What you will do =
If a line in the listing below has the string "cells", copy it out.

[Opening Given information section]

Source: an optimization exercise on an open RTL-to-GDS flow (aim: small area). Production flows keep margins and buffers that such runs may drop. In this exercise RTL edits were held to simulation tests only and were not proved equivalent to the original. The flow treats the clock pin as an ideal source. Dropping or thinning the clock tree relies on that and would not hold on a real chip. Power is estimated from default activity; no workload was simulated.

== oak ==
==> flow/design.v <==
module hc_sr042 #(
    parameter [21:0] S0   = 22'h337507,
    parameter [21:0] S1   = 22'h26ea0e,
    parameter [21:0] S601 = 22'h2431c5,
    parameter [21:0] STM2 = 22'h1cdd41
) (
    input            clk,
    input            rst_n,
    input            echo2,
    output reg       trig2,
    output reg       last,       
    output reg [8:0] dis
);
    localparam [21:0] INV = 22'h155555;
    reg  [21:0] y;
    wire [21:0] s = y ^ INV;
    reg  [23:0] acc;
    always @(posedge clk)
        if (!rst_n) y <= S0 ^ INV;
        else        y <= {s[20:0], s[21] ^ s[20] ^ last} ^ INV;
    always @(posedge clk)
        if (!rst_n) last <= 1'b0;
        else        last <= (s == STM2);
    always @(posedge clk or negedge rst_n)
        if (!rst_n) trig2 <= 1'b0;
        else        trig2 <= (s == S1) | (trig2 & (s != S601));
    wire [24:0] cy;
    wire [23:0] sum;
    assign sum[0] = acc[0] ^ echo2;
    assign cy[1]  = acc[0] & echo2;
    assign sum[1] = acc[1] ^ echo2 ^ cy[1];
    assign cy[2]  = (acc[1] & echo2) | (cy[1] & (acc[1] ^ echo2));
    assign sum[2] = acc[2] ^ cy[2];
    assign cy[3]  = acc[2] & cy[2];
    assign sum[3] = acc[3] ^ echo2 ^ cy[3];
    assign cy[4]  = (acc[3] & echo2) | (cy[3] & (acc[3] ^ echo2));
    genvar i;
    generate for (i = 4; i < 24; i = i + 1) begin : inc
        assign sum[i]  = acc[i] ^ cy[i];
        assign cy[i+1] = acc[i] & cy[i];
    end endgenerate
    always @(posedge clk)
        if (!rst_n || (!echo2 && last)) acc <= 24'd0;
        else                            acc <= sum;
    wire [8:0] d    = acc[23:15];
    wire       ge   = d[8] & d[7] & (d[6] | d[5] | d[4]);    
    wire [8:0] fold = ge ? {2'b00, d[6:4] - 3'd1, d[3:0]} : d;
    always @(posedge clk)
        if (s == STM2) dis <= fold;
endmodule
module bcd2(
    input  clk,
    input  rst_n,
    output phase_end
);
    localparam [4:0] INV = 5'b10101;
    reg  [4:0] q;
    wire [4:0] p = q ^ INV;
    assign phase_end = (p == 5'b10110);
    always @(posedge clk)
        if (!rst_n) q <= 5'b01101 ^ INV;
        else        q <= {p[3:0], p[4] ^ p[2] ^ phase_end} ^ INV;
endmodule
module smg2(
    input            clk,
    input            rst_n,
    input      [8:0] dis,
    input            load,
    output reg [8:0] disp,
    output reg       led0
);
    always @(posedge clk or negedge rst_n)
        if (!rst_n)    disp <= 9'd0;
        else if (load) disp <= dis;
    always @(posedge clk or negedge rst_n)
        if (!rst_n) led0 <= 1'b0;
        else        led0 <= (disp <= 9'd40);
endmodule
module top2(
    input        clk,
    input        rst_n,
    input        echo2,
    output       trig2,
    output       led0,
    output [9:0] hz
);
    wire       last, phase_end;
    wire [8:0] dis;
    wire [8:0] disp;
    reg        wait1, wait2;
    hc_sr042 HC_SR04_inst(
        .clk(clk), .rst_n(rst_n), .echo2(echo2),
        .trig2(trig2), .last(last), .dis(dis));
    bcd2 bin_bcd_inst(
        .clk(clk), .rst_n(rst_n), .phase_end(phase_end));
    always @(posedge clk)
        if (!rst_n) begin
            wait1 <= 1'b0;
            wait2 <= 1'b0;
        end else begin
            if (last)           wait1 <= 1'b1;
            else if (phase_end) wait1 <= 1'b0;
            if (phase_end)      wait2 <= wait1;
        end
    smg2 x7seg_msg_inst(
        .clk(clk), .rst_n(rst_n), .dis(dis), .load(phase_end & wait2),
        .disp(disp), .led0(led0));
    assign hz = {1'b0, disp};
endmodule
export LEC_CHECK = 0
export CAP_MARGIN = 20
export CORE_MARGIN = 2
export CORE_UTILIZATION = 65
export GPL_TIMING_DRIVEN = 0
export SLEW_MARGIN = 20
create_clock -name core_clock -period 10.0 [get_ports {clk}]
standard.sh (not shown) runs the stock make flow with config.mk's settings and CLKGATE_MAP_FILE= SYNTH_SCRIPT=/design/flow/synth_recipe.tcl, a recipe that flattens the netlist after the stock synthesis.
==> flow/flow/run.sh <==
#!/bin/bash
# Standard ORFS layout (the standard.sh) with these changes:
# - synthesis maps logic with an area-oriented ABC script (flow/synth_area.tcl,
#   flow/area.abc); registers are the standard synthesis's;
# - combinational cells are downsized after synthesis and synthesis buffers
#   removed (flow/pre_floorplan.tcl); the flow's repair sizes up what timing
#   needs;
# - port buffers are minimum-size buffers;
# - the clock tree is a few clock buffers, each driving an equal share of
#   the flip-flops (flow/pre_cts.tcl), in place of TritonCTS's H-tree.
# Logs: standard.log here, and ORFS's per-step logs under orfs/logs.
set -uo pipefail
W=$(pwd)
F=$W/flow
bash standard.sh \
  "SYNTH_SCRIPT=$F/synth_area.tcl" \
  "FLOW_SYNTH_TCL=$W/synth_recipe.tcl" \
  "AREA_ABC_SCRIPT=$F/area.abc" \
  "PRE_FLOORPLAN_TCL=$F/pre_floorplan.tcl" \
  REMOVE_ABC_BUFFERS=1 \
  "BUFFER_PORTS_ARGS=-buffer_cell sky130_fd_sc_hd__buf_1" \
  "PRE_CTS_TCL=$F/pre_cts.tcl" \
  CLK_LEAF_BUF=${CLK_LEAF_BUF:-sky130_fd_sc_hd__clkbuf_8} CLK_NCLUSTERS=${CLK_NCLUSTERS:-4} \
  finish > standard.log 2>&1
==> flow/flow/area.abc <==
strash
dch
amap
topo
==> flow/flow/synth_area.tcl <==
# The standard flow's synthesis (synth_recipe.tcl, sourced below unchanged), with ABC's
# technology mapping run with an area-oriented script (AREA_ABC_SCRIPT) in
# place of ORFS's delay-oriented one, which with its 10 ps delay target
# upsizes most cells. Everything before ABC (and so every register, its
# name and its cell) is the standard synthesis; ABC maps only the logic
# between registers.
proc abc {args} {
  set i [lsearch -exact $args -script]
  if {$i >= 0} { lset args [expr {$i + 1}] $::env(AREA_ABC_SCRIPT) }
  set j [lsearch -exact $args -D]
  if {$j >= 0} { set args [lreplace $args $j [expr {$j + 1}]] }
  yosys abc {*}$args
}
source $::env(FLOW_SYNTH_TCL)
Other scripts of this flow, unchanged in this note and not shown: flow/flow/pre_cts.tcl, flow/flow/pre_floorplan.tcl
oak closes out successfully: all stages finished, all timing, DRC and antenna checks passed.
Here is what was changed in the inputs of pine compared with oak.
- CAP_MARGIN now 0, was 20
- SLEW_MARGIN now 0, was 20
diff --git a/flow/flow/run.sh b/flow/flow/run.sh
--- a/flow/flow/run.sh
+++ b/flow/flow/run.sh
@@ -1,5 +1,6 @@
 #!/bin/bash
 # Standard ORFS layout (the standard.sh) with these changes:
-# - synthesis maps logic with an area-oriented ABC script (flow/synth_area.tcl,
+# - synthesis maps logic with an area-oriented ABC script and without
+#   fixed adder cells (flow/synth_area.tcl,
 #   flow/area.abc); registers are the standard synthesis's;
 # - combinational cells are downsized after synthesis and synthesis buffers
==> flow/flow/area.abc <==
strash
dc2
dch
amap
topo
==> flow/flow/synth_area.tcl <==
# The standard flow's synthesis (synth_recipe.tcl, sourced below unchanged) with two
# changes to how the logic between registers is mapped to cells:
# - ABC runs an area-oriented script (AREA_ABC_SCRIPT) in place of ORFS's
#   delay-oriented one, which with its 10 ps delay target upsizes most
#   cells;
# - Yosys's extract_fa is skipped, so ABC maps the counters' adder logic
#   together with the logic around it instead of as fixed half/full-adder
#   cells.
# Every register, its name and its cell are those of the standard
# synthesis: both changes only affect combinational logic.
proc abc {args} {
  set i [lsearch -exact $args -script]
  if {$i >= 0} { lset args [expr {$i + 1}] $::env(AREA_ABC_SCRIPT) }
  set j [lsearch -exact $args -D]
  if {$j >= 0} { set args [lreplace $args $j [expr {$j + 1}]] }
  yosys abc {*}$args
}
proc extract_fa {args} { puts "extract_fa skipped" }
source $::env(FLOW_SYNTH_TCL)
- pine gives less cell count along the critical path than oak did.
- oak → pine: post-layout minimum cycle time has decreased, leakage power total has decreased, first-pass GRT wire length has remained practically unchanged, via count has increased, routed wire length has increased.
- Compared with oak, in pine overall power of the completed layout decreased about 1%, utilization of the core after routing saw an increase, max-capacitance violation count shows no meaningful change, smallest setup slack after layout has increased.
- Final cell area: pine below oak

[Closing Given information section]
[Opening Given information section]

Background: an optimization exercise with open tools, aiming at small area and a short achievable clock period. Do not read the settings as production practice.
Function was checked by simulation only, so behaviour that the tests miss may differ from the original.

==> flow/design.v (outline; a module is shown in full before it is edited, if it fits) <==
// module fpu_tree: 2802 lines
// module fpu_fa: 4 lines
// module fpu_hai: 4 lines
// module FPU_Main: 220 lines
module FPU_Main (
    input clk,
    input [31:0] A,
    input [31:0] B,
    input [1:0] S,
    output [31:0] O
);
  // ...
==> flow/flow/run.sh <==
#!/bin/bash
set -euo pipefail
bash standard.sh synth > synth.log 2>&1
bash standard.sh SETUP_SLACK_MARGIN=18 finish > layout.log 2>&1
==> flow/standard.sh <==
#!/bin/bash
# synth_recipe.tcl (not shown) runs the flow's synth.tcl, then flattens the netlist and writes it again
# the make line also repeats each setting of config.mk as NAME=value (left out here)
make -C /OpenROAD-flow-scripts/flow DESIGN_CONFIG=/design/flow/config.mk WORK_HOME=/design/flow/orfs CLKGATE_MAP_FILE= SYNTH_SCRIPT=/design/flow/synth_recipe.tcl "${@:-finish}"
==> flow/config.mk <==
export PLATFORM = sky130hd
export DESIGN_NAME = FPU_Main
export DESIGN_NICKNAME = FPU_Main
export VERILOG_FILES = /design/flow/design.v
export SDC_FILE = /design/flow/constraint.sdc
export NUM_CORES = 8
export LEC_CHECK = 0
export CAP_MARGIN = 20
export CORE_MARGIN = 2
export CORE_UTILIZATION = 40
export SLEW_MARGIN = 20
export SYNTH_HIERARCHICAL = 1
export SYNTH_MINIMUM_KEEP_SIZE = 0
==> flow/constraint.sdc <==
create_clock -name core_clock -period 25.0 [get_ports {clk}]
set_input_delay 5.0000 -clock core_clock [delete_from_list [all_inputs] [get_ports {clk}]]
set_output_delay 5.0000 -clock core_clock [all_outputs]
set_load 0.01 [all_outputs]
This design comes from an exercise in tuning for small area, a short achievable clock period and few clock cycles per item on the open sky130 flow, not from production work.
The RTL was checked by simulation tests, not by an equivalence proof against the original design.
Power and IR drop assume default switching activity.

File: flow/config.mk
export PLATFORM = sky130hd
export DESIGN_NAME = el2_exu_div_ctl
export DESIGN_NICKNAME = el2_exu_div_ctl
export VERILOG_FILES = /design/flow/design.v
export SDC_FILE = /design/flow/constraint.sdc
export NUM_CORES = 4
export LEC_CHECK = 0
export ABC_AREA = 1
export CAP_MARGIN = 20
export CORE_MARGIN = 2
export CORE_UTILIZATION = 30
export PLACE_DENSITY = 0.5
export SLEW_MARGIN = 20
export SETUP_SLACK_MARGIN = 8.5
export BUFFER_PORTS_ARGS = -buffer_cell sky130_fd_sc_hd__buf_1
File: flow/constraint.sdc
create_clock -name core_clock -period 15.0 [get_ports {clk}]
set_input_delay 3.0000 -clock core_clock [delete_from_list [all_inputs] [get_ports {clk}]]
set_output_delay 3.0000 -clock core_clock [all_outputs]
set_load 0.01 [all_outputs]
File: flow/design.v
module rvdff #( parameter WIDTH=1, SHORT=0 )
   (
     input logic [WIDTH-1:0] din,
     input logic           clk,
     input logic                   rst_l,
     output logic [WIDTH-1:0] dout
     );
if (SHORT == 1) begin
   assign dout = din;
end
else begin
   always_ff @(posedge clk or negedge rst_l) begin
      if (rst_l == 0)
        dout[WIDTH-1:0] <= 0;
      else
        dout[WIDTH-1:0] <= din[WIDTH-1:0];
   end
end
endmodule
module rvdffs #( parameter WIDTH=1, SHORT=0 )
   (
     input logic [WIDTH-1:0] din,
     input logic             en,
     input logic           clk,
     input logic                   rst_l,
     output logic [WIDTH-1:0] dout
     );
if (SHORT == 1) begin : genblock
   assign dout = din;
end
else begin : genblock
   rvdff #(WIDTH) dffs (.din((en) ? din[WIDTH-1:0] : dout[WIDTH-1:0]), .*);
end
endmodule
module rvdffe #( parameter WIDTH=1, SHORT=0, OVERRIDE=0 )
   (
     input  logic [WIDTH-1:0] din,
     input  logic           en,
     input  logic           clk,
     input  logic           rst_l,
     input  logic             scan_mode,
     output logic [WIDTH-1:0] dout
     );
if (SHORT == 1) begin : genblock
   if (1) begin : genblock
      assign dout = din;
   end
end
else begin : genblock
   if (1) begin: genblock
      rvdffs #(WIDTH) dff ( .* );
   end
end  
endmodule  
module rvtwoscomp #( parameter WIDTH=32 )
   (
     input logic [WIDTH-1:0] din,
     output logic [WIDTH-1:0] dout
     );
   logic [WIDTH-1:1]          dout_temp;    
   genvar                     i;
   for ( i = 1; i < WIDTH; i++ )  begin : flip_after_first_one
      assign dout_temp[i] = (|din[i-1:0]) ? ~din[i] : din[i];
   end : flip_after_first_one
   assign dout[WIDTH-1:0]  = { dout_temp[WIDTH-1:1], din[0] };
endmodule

[Closing Given information section]

Written answer =
# - combinational cells are downsized after synthesis and synthesis buffers
# upsizes most cells. Everything before ABC (and so every register, its
+#   fixed adder cells (flow/synth_area.tcl,
 # - combinational cells are downsized after synthesis and synthesis buffers
# changes to how the logic between registers is mapped to cells:
#   cells;
#   cells.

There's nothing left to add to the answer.